Condemned murderer Brandon Astor Jones loses another appeal

An appellate court on Friday rejected another attempt by Brandon Astor Jones to stop his execution scheduled for Tuesday for the 1979 murder of a Cobb County convenience store manager.

Late in the afternoon, a judge in Butts County, which is where Georgia’s execution chamber is located, said the issues raised in Jones’ appeal were decided years ago and cannot be revisited.

Jones’ lawyers argued in the appeal that it’s rare for a murderer to be sentenced to die if the crime that made the case eligible for the death sentence was armed robbery. A death sentence can be given only in certain circumstances, such as when certain felonies were committed at the same time as the murder, if the crime was exceptionally horrendous, or if a law enforcement officer was killed.

“Even at the time of Mr. Jones’ original sentence in 1979, a death sentence for a murder that occurred in those circumstances was an anomaly,” his lawyers wrote.

“Since the time of Mr. Jones’ crime, a death sentence for a murder that occurs in the context of a place-of-business armed robbery has fallen into complete extinction,” they wrote. “A death penalty has not been imposed in Georgia for a murder committed during an armed robbery in the last 20 years.”

They wrote Jones' execution would be "unconstitutionally disproportionate and excessive" because "in Georgia today" his crime would not be considered the worst of the worst and deserving of capital punishment.

Jones also makes the same arguments in his clemency petition filed with the State Board of Pardons and Paroles. The Parole Board will hear from Jones’ family and attorneys Monday morning. Tackett’s widow and daughter, along with Cobb County prosecutors, are scheduled to speak to the board Monday afternoon.

The 11th U.S. Circuit Court of Appeals on Thursday rejected Jones' challenge concerning the state law that keeps secret the identity of the pharmacist who will make the pentobarbital that will be used to put him to death.

Jones and co-defendant Van Roosevelt Jones were both sentenced to die for murdering Roger Tackett, who had stayed after closing at the Tenneco convenience store and gas station to finish paperwork.

Tackett was shot five times early Father’s Day morning almost 37 years ago.
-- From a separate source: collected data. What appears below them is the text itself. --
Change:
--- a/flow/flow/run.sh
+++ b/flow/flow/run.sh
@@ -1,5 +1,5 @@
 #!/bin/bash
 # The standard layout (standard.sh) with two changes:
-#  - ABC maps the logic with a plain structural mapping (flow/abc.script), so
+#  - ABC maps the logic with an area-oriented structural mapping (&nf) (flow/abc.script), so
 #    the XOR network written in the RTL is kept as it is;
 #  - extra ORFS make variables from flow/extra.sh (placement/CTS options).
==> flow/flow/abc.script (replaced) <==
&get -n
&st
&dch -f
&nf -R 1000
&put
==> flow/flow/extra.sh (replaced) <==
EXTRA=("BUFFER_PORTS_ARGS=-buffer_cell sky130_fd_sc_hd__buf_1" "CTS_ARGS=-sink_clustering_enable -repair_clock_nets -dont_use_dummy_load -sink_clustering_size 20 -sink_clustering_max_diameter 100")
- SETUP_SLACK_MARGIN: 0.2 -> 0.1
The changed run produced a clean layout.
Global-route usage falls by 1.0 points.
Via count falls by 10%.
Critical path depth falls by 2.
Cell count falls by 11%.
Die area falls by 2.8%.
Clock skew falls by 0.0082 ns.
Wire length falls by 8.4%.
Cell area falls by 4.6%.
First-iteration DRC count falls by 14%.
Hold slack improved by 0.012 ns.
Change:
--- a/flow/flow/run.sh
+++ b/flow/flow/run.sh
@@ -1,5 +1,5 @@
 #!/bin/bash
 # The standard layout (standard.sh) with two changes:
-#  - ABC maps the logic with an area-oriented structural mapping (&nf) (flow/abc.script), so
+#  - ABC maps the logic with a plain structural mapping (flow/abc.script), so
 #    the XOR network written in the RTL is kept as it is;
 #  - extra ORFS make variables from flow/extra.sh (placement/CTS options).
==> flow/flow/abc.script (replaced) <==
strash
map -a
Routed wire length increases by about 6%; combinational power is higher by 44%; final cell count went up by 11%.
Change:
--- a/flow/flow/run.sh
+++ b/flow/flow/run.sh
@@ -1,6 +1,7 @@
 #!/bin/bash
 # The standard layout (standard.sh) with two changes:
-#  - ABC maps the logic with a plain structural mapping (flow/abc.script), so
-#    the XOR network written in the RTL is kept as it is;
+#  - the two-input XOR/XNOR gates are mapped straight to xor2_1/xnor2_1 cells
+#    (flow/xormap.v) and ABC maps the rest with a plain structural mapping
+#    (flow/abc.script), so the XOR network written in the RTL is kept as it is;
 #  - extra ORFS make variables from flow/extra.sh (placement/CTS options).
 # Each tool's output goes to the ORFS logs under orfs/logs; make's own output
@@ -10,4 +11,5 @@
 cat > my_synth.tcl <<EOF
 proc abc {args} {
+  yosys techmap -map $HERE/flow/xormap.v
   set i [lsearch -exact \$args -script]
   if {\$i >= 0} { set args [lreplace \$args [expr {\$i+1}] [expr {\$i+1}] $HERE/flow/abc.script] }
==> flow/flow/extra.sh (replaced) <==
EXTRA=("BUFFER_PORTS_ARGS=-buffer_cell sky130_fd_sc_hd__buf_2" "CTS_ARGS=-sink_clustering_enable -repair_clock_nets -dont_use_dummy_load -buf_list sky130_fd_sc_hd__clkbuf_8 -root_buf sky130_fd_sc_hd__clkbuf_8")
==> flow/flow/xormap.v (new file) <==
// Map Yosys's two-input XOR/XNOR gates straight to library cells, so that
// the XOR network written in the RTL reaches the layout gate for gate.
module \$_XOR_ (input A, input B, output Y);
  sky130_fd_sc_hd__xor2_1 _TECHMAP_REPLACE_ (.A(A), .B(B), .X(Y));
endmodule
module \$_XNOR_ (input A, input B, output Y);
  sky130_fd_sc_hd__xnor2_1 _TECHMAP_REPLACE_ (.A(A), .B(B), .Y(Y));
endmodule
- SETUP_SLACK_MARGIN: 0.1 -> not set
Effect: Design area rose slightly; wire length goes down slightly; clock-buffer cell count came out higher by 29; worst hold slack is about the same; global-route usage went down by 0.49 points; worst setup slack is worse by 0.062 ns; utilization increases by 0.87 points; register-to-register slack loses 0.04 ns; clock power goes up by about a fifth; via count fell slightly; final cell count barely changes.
Jones and Solomon were immediately arrested because a Cobb County police officer was outside the store at the time, having driven a stranded motorist to the Tenneco to use the pay phone.
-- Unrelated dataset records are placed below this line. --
This design comes from an exercise in tuning for small area on the open sky130 flow, not from production work.
In this exercise RTL edits were held to simulation tests only and were not proved equivalent to the original.
Power figures rest on the tool's default switching activity, not on a simulated workload.

Setup of tundra:
## noryr_rx
module noryr_rx (
    input  wire        clk,
    input  wire        rst,             
    input  wire        in_valid,
    input  wire [9:0]  in_cg,           
    output reg         os_valid,
    output wire [7:0]  os_type,
    output wire [7:0]  os_arg0,
    output wire [7:0]  os_arg1,
    output reg         fr_word_valid,
    output wire [31:0] fr_word,
    output wire [6:0]  fr_word_num,
    output reg         fr_done,
    output wire [1:0]  fr_status,       
    output reg  [15:0] cnt_code,
    output reg  [15:0] cnt_ok,
    output reg  [15:0] cnt_bad,
    output reg  [15:0] cnt_drop
);
    localparam [31:0] CRC_RESIDUE = 32'hDEBB20E3;
    function [31:0] crc_byte;
        input [31:0] c;
        input [7:0]  b;
        integer k;
        reg [31:0] r;
        begin
            r = c;
            for (k = 0; k < 8; k = k + 1)
                r = (r[0] ^ b[k]) ? ((r >> 1) ^ 32'hEDB88320) : (r >> 1);
            crc_byte = r;
        end
    endfunction
    function is_os_type;
        input [7:0] t;
        begin
            case (t)
                8'h10, 8'h20, 8'h21, 8'h28, 8'h30, 8'h31, 8'h38,
  ...
Size: roughly 840 cells after synthesis.
export LEC_CHECK = 0
export CAP_MARGIN = 20
export CORE_MARGIN = 2
export CORE_UTILIZATION = 40
export SLEW_MARGIN = 20
export SYNTH_MEMORY_MAX_BITS = 32768
create_clock -name core_clock -period 10.0 [get_ports {clk}]
standard.sh (not shown) runs the stock make flow with config.mk's settings and CLKGATE_MAP_FILE= SYNTH_SCRIPT=/design/flow/synth_recipe.tcl, a recipe that flattens the netlist after the stock synthesis.
==> flow/flow/run.sh <==
#!/bin/bash
# Own layout flow: the standard synthesis, then its combinational logic
# re-mapped for area by ABC (flip-flops, their names and cell types kept),
# then the standard ORFS steps with smaller port buffers and no CTS dummy
# loads. Each tool's output goes to a log file of its own here.
set -euo pipefail
HERE=$(pwd)
R=$HERE/orfs/results/$FLOW_PLATFORM/noryr_rx/base
LIB=$FLOW_HOME/platforms/$FLOW_PLATFORM/lib/sky130_fd_sc_hd__tt_025C_1v80.lib

# 1. standard synthesis (unchanged)
bash standard.sh synth > log_1_standard_synth.txt 2>&1

# 2. re-map the combinational logic for area
cp $R/1_2_yosys.v $HERE/synth_standard.v
sed -e "s|@LIB@|$LIB|g" -e "s|@IN@|$HERE/synth_standard.v|g" \
    -e "s|@OUT@|$HERE/synth_area.v|g" -e "s|@ABC@|$HERE/flow/area.abc|g" \
    flow/reopt.ys > reopt_run.ys
yosys -c /dev/null > /dev/null 2>&1 || true
yosys -l log_2_reopt.txt -q reopt_run.ys > /dev/null 2>&1
sleep 1
cp $HERE/synth_area.v $R/1_2_yosys.v
touch $R/1_2_yosys.v

# 3. the rest of the standard flow
bash standard.sh \
    "BUFFER_PORTS_ARGS=-buffer_cell sky130_fd_sc_hd__buf_1" \
    "CTS_ARGS=-sink_clustering_enable -repair_clock_nets -dont_use_dummy_load" \
    finish > log_3_standard_finish.txt 2>&1
==> flow/flow/area.abc <==
strash
&get -n
&st
&syn2
&dch
&nf
&st
&syn2
&dch
&nf
&put
==> flow/flow/reopt.ys <==
read_liberty -ignore_miss_func -ignore_miss_dir @LIB@
blackbox sky130_fd_sc_hd__*df* sky130_fd_sc_hd__*dl* sky130_fd_sc_hd__conb_1
read_verilog @IN@
hierarchy -top noryr_rx
flatten
opt_clean
stat
abc -liberty @LIB@ -dont_use *probe* -dont_use *lpflow* -script @ABC@
opt_clean -purge
setundef -zero
splitnets
opt_clean -purge
hilomap -singleton -hicell sky130_fd_sc_hd__conb_1 HI -locell sky130_fd_sc_hd__conb_1 LO
stat -liberty @LIB@
read_liberty -lib -ignore_redef @LIB@
check -assert
select -clear
select noryr_rx
write_verilog -noattr -nohex -nodec -selected @OUT@
Setup changes, tundra to delta
==> flow/run.sh (new file) <==
#!/bin/bash
# synth_recipe.tcl (not shown) runs the flow's synth.tcl, then flattens the netlist and writes it again
# the make line also repeats each setting of config.mk as NAME=value (left out here)
make -C /OpenROAD-flow-scripts/flow DESIGN_CONFIG=/design/flow/config.mk WORK_HOME=/design/flow/orfs CLKGATE_MAP_FILE= SYNTH_SCRIPT=/design/flow/synth_recipe.tcl finish
removed: flow/flow/run.sh
removed: flow/flow/area.abc
removed: flow/flow/reopt.ys
removed: flow/standard.sh
Findings:
- delta completed end to end with timing, DRC and antenna clean.
- Relative to tundra, half-perimeter wire length after placement increased by 5.2% in delta.
- Diff tundra -> delta | post-layout instance area | up by more than 10%
- Compare delta and tundra | via count of the routed design higher: delta
- In the metrics for delta and tundra, the one carrying the higher met3 capacity usage during global routing is tundra.
- delta and tundra ended up with roughly the same sequential power.
- Side by side, power share of the sequential group turned out lower in delta than in tundra.
- Setup slack on the worst flop-to-flop path down 2260 ps in delta wrt tundra
- Re worst IR drop on VDD: tundra was lower than delta.
- delta against tundra: global-route usage went down by 0.97 points; wire length +about 4.3%.
- Of delta and tundra, the lower overall power after layout belongs to tundra.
Solomon was electrocuted Feb. 20, 1985, while Jones’ execution was delayed when a federal judge ordered him re-sentenced because the jury that convicted him and voted for death in 1979 had a Bible in the room during deliberations. Jones was re-sentenced to death in 1997.

Jones is the oldest man on Georgia’s Death Row and stands to be the oldest person the state has executed. His 73rd birthday is Valentine’s Day.